[Work to complete] Write out every line exactly, from the first line of the records below through the line that contains "10 | 0.000375 |".

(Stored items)
⟨

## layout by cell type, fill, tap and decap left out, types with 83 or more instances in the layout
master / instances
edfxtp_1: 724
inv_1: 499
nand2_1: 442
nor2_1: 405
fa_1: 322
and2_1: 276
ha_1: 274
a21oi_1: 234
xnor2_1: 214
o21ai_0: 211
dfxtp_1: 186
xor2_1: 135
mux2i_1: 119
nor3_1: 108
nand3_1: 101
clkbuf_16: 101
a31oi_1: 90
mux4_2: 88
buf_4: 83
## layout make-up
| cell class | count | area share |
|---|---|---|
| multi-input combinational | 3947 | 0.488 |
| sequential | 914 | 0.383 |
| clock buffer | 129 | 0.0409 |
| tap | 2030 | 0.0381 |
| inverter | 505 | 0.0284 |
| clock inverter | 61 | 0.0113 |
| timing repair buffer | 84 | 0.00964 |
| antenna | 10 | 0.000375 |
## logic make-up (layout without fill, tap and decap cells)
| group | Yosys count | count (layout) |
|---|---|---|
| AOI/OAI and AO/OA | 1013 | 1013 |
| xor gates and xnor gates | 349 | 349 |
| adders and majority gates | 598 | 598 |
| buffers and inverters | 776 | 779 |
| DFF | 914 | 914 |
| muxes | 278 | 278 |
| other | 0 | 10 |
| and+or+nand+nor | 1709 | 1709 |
==> config.mk <==
export PLATFORM = sky130hd
export DESIGN_NAME = gregorian_date_validate_add_days_core
export DESIGN_NICKNAME = d
export VERILOG_FILES = /design/src/hdl/gdv_pkg.sv /design/src/hdl/gregorian_date_validate_add_days_core.sv /design/src/hdl/gdv_alu.sv /design/src/hdl/gdv_year_trk.sv
export SDC_FILE = /design/constraint.sdc
export NUM_CORES = 1
export LEC_CHECK = 0
export BUFFER_PORTS_ARGS = -buffer_cell sky130_fd_sc_hd__buf_2
export CAP_MARGIN = 20
export CORE_ASPECT_RATIO = 0.75
export CORE_MARGIN = 10
export CORE_UTILIZATION = 47
export CTS_CLUSTER_DIAMETER = 80
export CTS_CLUSTER_SIZE = 28
export DETAILED_ROUTE_END_ITERATION = 10
export PLACE_DENSITY = 0.67
export SYNTH_ARGS = -nofsm -noshare
export SYNTH_HDL_FRONTEND = slang
export SYNTH_SLANG_ARGS = --single-unit
==> constraint.sdc <==
create_clock -name clk -period 7.6 [get_ports clk]
set_input_delay 0.76 -clock clk [delete_from_list [all_inputs] [get_ports clk]]
set_output_delay 0.76 -clock clk [all_outputs]
set_load 0.02 [all_outputs]
==> src/hdl/dv_cip_transmit_pacer_macros.svh <==
// Assertion macros shared by the transmit pacer modules.
// Users must have clk_i and rst_ni in scope.
`ifndef DV_CIP_TRANSMIT_PACER_MACROS_SVH
`define DV_CIP_TRANSMIT_PACER_MACROS_SVH

// Checked on every rising edge outside reset.
`define DVP_ASSERT(name, prop, msg) \
  name: assert property (@(posedge clk_i) disable iff (!rst_ni) (prop)) else $error(msg);

// Checked on every rising edge, reset included.
`define DVP_ASSERT_ALWAYS(name, prop, msg) \
  name: assert property (@(posedge clk_i) (prop)) else $error(msg);

`endif

==> src/hdl/dvp_pkg.sv <==
// Types and constants for the DV CIP transmit pacer.
// No dependencies; used by every module of the block.
package dvp_pkg;

  localparam int unsigned NumWidth    = 12;
  localparam int unsigned PeriodWidth = 10;
  localparam int unsigned OffsetWidth = 4;
  localparam int unsigned CycleWidth  = 13;
  localparam int unsigned DropWidth   = 16;
  localparam int unsigned StampWidth  = 16;
  localparam int unsigned CountWidth  = 8;
  localparam int unsigned BytesWidth  = 13;
  localparam int unsigned SumWidth    = 32;

  localparam logic [NumWidth-1:0]    NumeratorReset   = 12'd1;
  localparam logic [NumWidth-1:0]    DenominatorReset = 12'd16;
  localparam logic [PeriodWidth-1:0] PeriodReset      = 10'd300;
  localparam logic [OffsetWidth-1:0] OffsetReset      = 4'd3;

  localparam logic [StampWidth-1:0]  NoStamp     = 16'hFFFF;
  localparam int unsigned            HeaderBytes = 8;

  typedef enum logic [1:0] {
    RegNumerator   = 2'd0,
    RegDenominator = 2'd1,
    RegPeriod      = 2'd2,
    RegOffset      = 2'd3
  } dvp_reg_e;

  typedef struct packed {
    logic [NumWidth-1:0]    numerator;
    logic [NumWidth-1:0]    denominator;
    logic [PeriodWidth-1:0] period;
    logic [OffsetWidth-1:0] offset;
  } dvp_cfg_t;

  typedef struct packed {
    logic [StampWidth-1:0] stamp;
    logic [CountWidth-1:0] block_count;
    logic                  has_data;
    logic [BytesWidth-1:0] packet_bytes;
    logic [SumWidth-1:0]   dropped_sum;
  } dvp_result_t;

endpackage

==> src/hdl/dvp_apb_regs.sv <==
// APB register file holding the pacing and timestamp configuration.
// Depends on dvp_pkg.
module dvp_apb_regs (
  input  logic             clk_i,
  input  logic             rst_ni,
  input  logic             psel,
  input  logic             penable,
  input  logic             pwrite,
  input  logic [3:0]       paddr,
  input  logic [31:0]      pwdata,
  output logic [31:0]      prdata,
  output logic             pready,
  output dvp_pkg::dvp_cfg_t cfg_o
);

  dvp_pkg::dvp_cfg_t cfg_q, cfg_d;
  dvp_pkg::dvp_reg_e reg_sel;
  logic              wr_en;

  assign pready  = 1'b1;
  assign reg_sel = dvp_pkg::dvp_reg_e'(paddr[3:2]);
  assign wr_en   = psel && penable && pwrite && pready;

  always_comb begin
    cfg_d = cfg_q;
    if (wr_en) begin
      unique case (reg_sel)
        dvp_pkg::RegNumerator:   cfg_d.numerator   = pwdata[dvp_pkg::NumWidth-1:0];
        dvp_pkg::RegDenominator: cfg_d.denominator = pwdata[dvp_pkg::NumWidth-1:0];
        dvp_pkg::RegPeriod:      cfg_d.period      = pwdata[dvp_pkg::PeriodWidth-1:0];
        dvp_pkg::RegOffset:      cfg_d.offset      = pwdata[dvp_pkg::OffsetWidth-1:0];
        default:                 cfg_d = cfg_q;
      endcase
    end
  end

  always_comb begin
    unique case (reg_sel)
      dvp_pkg::RegNumerator:   prdata = 32'(cfg_q.numerator);
      dvp_pkg::RegDenominator: prdata = 32'(cfg_q.denominator);
      dvp_pkg::RegPeriod:      prdata = 32'(cfg_q.period);
      dvp_pkg::RegOffset:      prdata = 32'(cfg_q.offset);
      default:                 prdata = 32'd0;
    endcase
  end

  always_ff @(posedge clk_i or negedge rst_ni) begin
    if (!rst_ni) begin
      cfg_q.numerator   <= dvp_pkg::NumeratorReset;
      cfg_q.denominator <= dvp_pkg::DenominatorReset;
      cfg_q.period      <= dvp_pkg::PeriodReset;
      cfg_q.offset      <= dvp_pkg::OffsetReset;
    end else begin
      cfg_q <= cfg_d;
    end
  end

  assign cfg_o = cfg_q;

endmodule

==> src/hdl/dvp_pace_core.sv <==
// Pacing decision, timestamp and counters for one packet slot.
// Depends on dvp_pkg and dv_cip_transmit_pacer_macros.svh.
`include "dv_cip_transmit_pacer_macros.svh"

module dvp_pace_core #(
  parameter int unsigned BLOCK_BYTES = 480
) (
  input  logic                             clk_i,
  input  logic                             rst_ni,
  input  logic                             advance_i,
  input  dvp_pkg::dvp_cfg_t                cfg_i,
  input  logic [dvp_pkg::CycleWidth-1:0]   bus_cycle_i,
  input  logic [dvp_pkg::DropWidth-1:0]    dropped_count_i,
  output dvp_pkg::dvp_result_t             res_o
);

  localparam logic [dvp_pkg::BytesWidth-1:0] DataBytes =
    dvp_pkg::BytesWidth'(dvp_pkg::HeaderBytes + BLOCK_BYTES);
  localparam logic [dvp_pkg::BytesWidth-1:0] EmptyBytes =
    dvp_pkg::BytesWidth'(dvp_pkg::HeaderBytes);

  logic [dvp_pkg::NumWidth-1:0]    acc_q, acc_d;
  logic [dvp_pkg::CountWidth-1:0]  cont_q, cont_d;
  logic [dvp_pkg::PeriodWidth-1:0] pos_q, pos_d;
  logic [dvp_pkg::SumWidth-1:0]    total_q, total_d;

  logic [dvp_pkg::NumWidth-1:0]    gap;
  logic [dvp_pkg::PeriodWidth:0]   pos_next;
  logic [dvp_pkg::OffsetWidth-1:0] stamp_nib;
  logic                            has_data;

  always_comb begin
    gap       = cfg_i.denominator - cfg_i.numerator;
    stamp_nib = bus_cycle_i[dvp_pkg::OffsetWidth-1:0] + cfg_i.offset;
    pos_next  = {1'b0, pos_q} + 1'b1;

    acc_d = acc_q;
    if (cfg_i.numerator >= cfg_i.denominator) begin
      has_data = 1'b1;
    end else if (acc_q > gap) begin
      has_data = 1'b0;
      acc_d    = acc_q - gap;
    end else begin
      has_data = 1'b1;
      acc_d    = acc_q + cfg_i.numerator;
    end

    cont_d = cont_q;
    pos_d  = pos_q;
    if (has_data) begin
      cont_d = cont_q + 1'b1;
      pos_d  = (pos_next >= {1'b0, cfg_i.period}) ? '0 : pos_next[dvp_pkg::PeriodWidth-1:0];
    end

    total_d = total_q + dvp_pkg::SumWidth'(dropped_count_i);

    res_o.stamp        = (pos_q == '0) ? {stamp_nib, 12'h000} : dvp_pkg::NoStamp;
    res_o.block_count  = cont_q;
    res_o.has_data     = has_data;
    res_o.packet_bytes = has_data ? DataBytes : EmptyBytes;
    res_o.dropped_sum  = total_d;
  end

  // Commit state only when the slot moves into the result register.
  always_ff @(posedge clk_i or negedge rst_ni) begin
    if (!rst_ni) begin
      acc_q   <= '0;
      cont_q  <= '0;
      pos_q   <= '0;
      total_q <= '0;
    end else if (advance_i) begin
      acc_q   <= acc_d;
      cont_q  <= cont_d;
      pos_q   <= pos_d;
      total_q <= total_d;
    end
  end

  `DVP_ASSERT(a_acc_hold_full_rate,
    advance_i && (cfg_i.numerator >= cfg_i.denominator) |=> $stable(acc_q),
    "rate accumulator moved while every slot carries data")
  `DVP_ASSERT(a_empty_keeps_counters,
    advance_i && !res_o.has_data |=> $stable(cont_q) && $stable(pos_q),
    "empty packet changed continuity or period position")
  `DVP_ASSERT(a_stamp_only_at_period_start,
    res_o.stamp != dvp_pkg::NoStamp |-> pos_q == '0,
    "timestamp issued away from period start")

endmodule

==> src/hdl/dv_cip_transmit_pacer.sv <==
// DV CIP transmit pacer: one input slot per bus cycle, one packet descriptor out.
// Channels: s_axis carries {dropped_count, bus_cycle}; m_axis carries the packet
// descriptor (stamp, block_count, packet_bytes, dropped_sum in tdata, has_data
// in tuser). APB port sets numerator, denominator, stamp period and offset.
// A transaction accepted on s_axis passes the input register, then the result
// register, before it is presented on m_axis. Throughput: one transaction per
// cycle unless the receiver stalls; one pass of decision logic between registers.
// Reset restores PAL defaults (1/16, period 300, offset 3) and clears the
// accumulator, continuity counter, period position and dropped total.
// When the receiver stalls, the result register holds and the input register
// still takes one more transaction; s_axis_tready drops only when both are
// full. Depends on dvp_pkg, dvp_apb_regs, dvp_pace_core and the macro header.
`include "dv_cip_transmit_pacer_macros.svh"

module dv_cip_transmit_pacer #(
  parameter int unsigned BLOCK_BYTES = 480
) (
  input  logic        clk_i,
  input  logic        rst_ni,
  input  logic        s_axis_tvalid,
  output logic        s_axis_tready,
  input  logic [31:0] s_axis_tdata,   // [12:0] bus_cycle, [28:13] dropped_count
  output logic        m_axis_tvalid,
  input  logic        m_axis_tready,
  output logic [71:0] m_axis_tdata,   // [15:0] stamp, [23:16] block_count,
                                      // [36:24] packet_bytes, [68:37] dropped_sum
  output logic        m_axis_tuser,   // [0] has_data
  input  logic        psel,
  input  logic        penable,
  input  logic        pwrite,
  input  logic [3:0]  paddr,
  input  logic [31:0] pwdata,
  output logic [31:0] prdata,
  output logic        pready
);

  localparam int unsigned CycLsb  = 0;
  localparam int unsigned DropLsb = CycLsb + dvp_pkg::CycleWidth;

  dvp_pkg::dvp_cfg_t    cfg;
  dvp_pkg::dvp_result_t res;

  logic                           in_valid_q, in_valid_d;
  logic [dvp_pkg::CycleWidth-1:0] in_cycle_q;
  logic [dvp_pkg::DropWidth-1:0]  in_drop_q;
  logic                           out_valid_q, out_valid_d;
  dvp_pkg::dvp_result_t           out_res_q;
  logic                           advance;
  logic                           in_take;

  dvp_apb_regs u_regs (
    .clk_i   (clk_i),
    .rst_ni  (rst_ni),
    .psel    (psel),
    .penable (penable),
    .pwrite  (pwrite),
    .paddr   (paddr),
    .pwdata  (pwdata),
    .prdata  (prdata),
    .pready  (pready),
    .cfg_o   (cfg)
  );

  dvp_pace_core #(
    .BLOCK_BYTES (BLOCK_BYTES)
  ) u_core (
    .clk_i           (clk_i),
    .rst_ni          (rst_ni),
    .advance_i       (advance),
    .cfg_i           (cfg),
    .bus_cycle_i     (in_cycle_q),
    .dropped_count_i (in_drop_q),
    .res_o           (res)
  );

  assign advance       = in_valid_q && (!out_valid_q || m_axis_tready);
  assign s_axis_tready = !in_valid_q || advance;
  assign in_take       = s_axis_tvalid && s_axis_tready;

  always_comb begin
    in_valid_d = in_valid_q;
    if (s_axis_tready) begin
      in_valid_d = s_axis_tvalid;
    end
    out_valid_d = out_valid_q;
    if (advance) begin
      out_valid_d = 1'b1;
    end else if (m_axis_tready) begin
      out_valid_d = 1'b0;
    end
  end

  always_ff @(posedge clk_i or negedge rst_ni) begin
    if (!rst_ni) begin
      in_valid_q  <= 1'b0;
      out_valid_q <= 1'b0;
    end else begin
      in_valid_q  <= in_valid_d;
      out_valid_q <= out_valid_d;
    end
  end

  // Payload registers: load on transaction, no reset needed.
  always_ff @(posedge clk_i) begin
    if (in_take) begin
      in_cycle_q <= s_axis_tdata[DropLsb-1:CycLsb];
      in_drop_q  <= s_axis_tdata[DropLsb+dvp_pkg::DropWidth-1:DropLsb];
    end
    if (advance) begin
      out_res_q <= res;
    end
  end

  assign m_axis_tvalid = out_valid_q;
  assign m_axis_tuser  = out_res_q.has_data;
  assign m_axis_tdata  = {3'b000, out_res_q.dropped_sum, out_res_q.packet_bytes,
                          out_res_q.block_count, out_res_q.stamp};

  `DVP_ASSERT(a_no_overwrite,
    out_valid_q && !m_axis_tready |-> !advance,
    "result register overwritten while stalled")
  `DVP_ASSERT(a_input_held,
    in_valid_q && !advance |=> in_valid_q,
    "pending input slot lost")
  `DVP_ASSERT_ALWAYS(a_bytes_match_flag,
    !m_axis_tvalid || (out_res_q.packet_bytes ==
      (out_res_q.has_data ? dvp_pkg::BytesWidth'(dvp_pkg::HeaderBytes + BLOCK_BYTES)
                          : dvp_pkg::BytesWidth'(dvp_pkg::HeaderBytes))),
    "packet length disagrees with data flag")

endmodule
### src/hw/rtl/cbmt_pkg.sv
package cbmt_pkg;

  // Default sizes of the bank.
  localparam int NumCountersDef = 64;
  localparam int CountBitsDef   = 16;

  // Fixed field widths of the ports.
  localparam int CfgWidth     = 7;
  localparam int ReqWidth     = 2;
  localparam int IndexWidth   = 6;
  localparam int ValueWidth   = 16;
  localparam int HoldersWidth = 7;

  // Counters in use after reset.
  localparam logic [CfgWidth-1:0] CfgResetValue = 7'd64;

  typedef enum logic [ReqWidth-1:0] {
    REQ_INC   = 2'd0,
    REQ_DEC   = 2'd1,
    REQ_CLR   = 2'd2,
    REQ_QUERY = 2'd3
  } req_e;

  typedef enum logic [1:0] {
    ST_CLEAR,
    ST_IDLE,
    ST_READ,
    ST_SCAN
  } state_e;

endpackage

⟩

[Reply to the exercise]
## layout by cell type, fill, tap and decap left out, types with 83 or more instances in the layout
master / instances
edfxtp_1: 724
inv_1: 499
nand2_1: 442
nor2_1: 405
fa_1: 322
and2_1: 276
ha_1: 274
a21oi_1: 234
xnor2_1: 214
o21ai_0: 211
dfxtp_1: 186
xor2_1: 135
mux2i_1: 119
nor3_1: 108
nand3_1: 101
clkbuf_16: 101
a31oi_1: 90
mux4_2: 88
buf_4: 83
## layout make-up
| cell class | count | area share |
|---|---|---|
| multi-input combinational | 3947 | 0.488 |
| sequential | 914 | 0.383 |
| clock buffer | 129 | 0.0409 |
| tap | 2030 | 0.0381 |
| inverter | 505 | 0.0284 |
| clock inverter | 61 | 0.0113 |
| timing repair buffer | 84 | 0.00964 |
| antenna | 10 | 0.000375 |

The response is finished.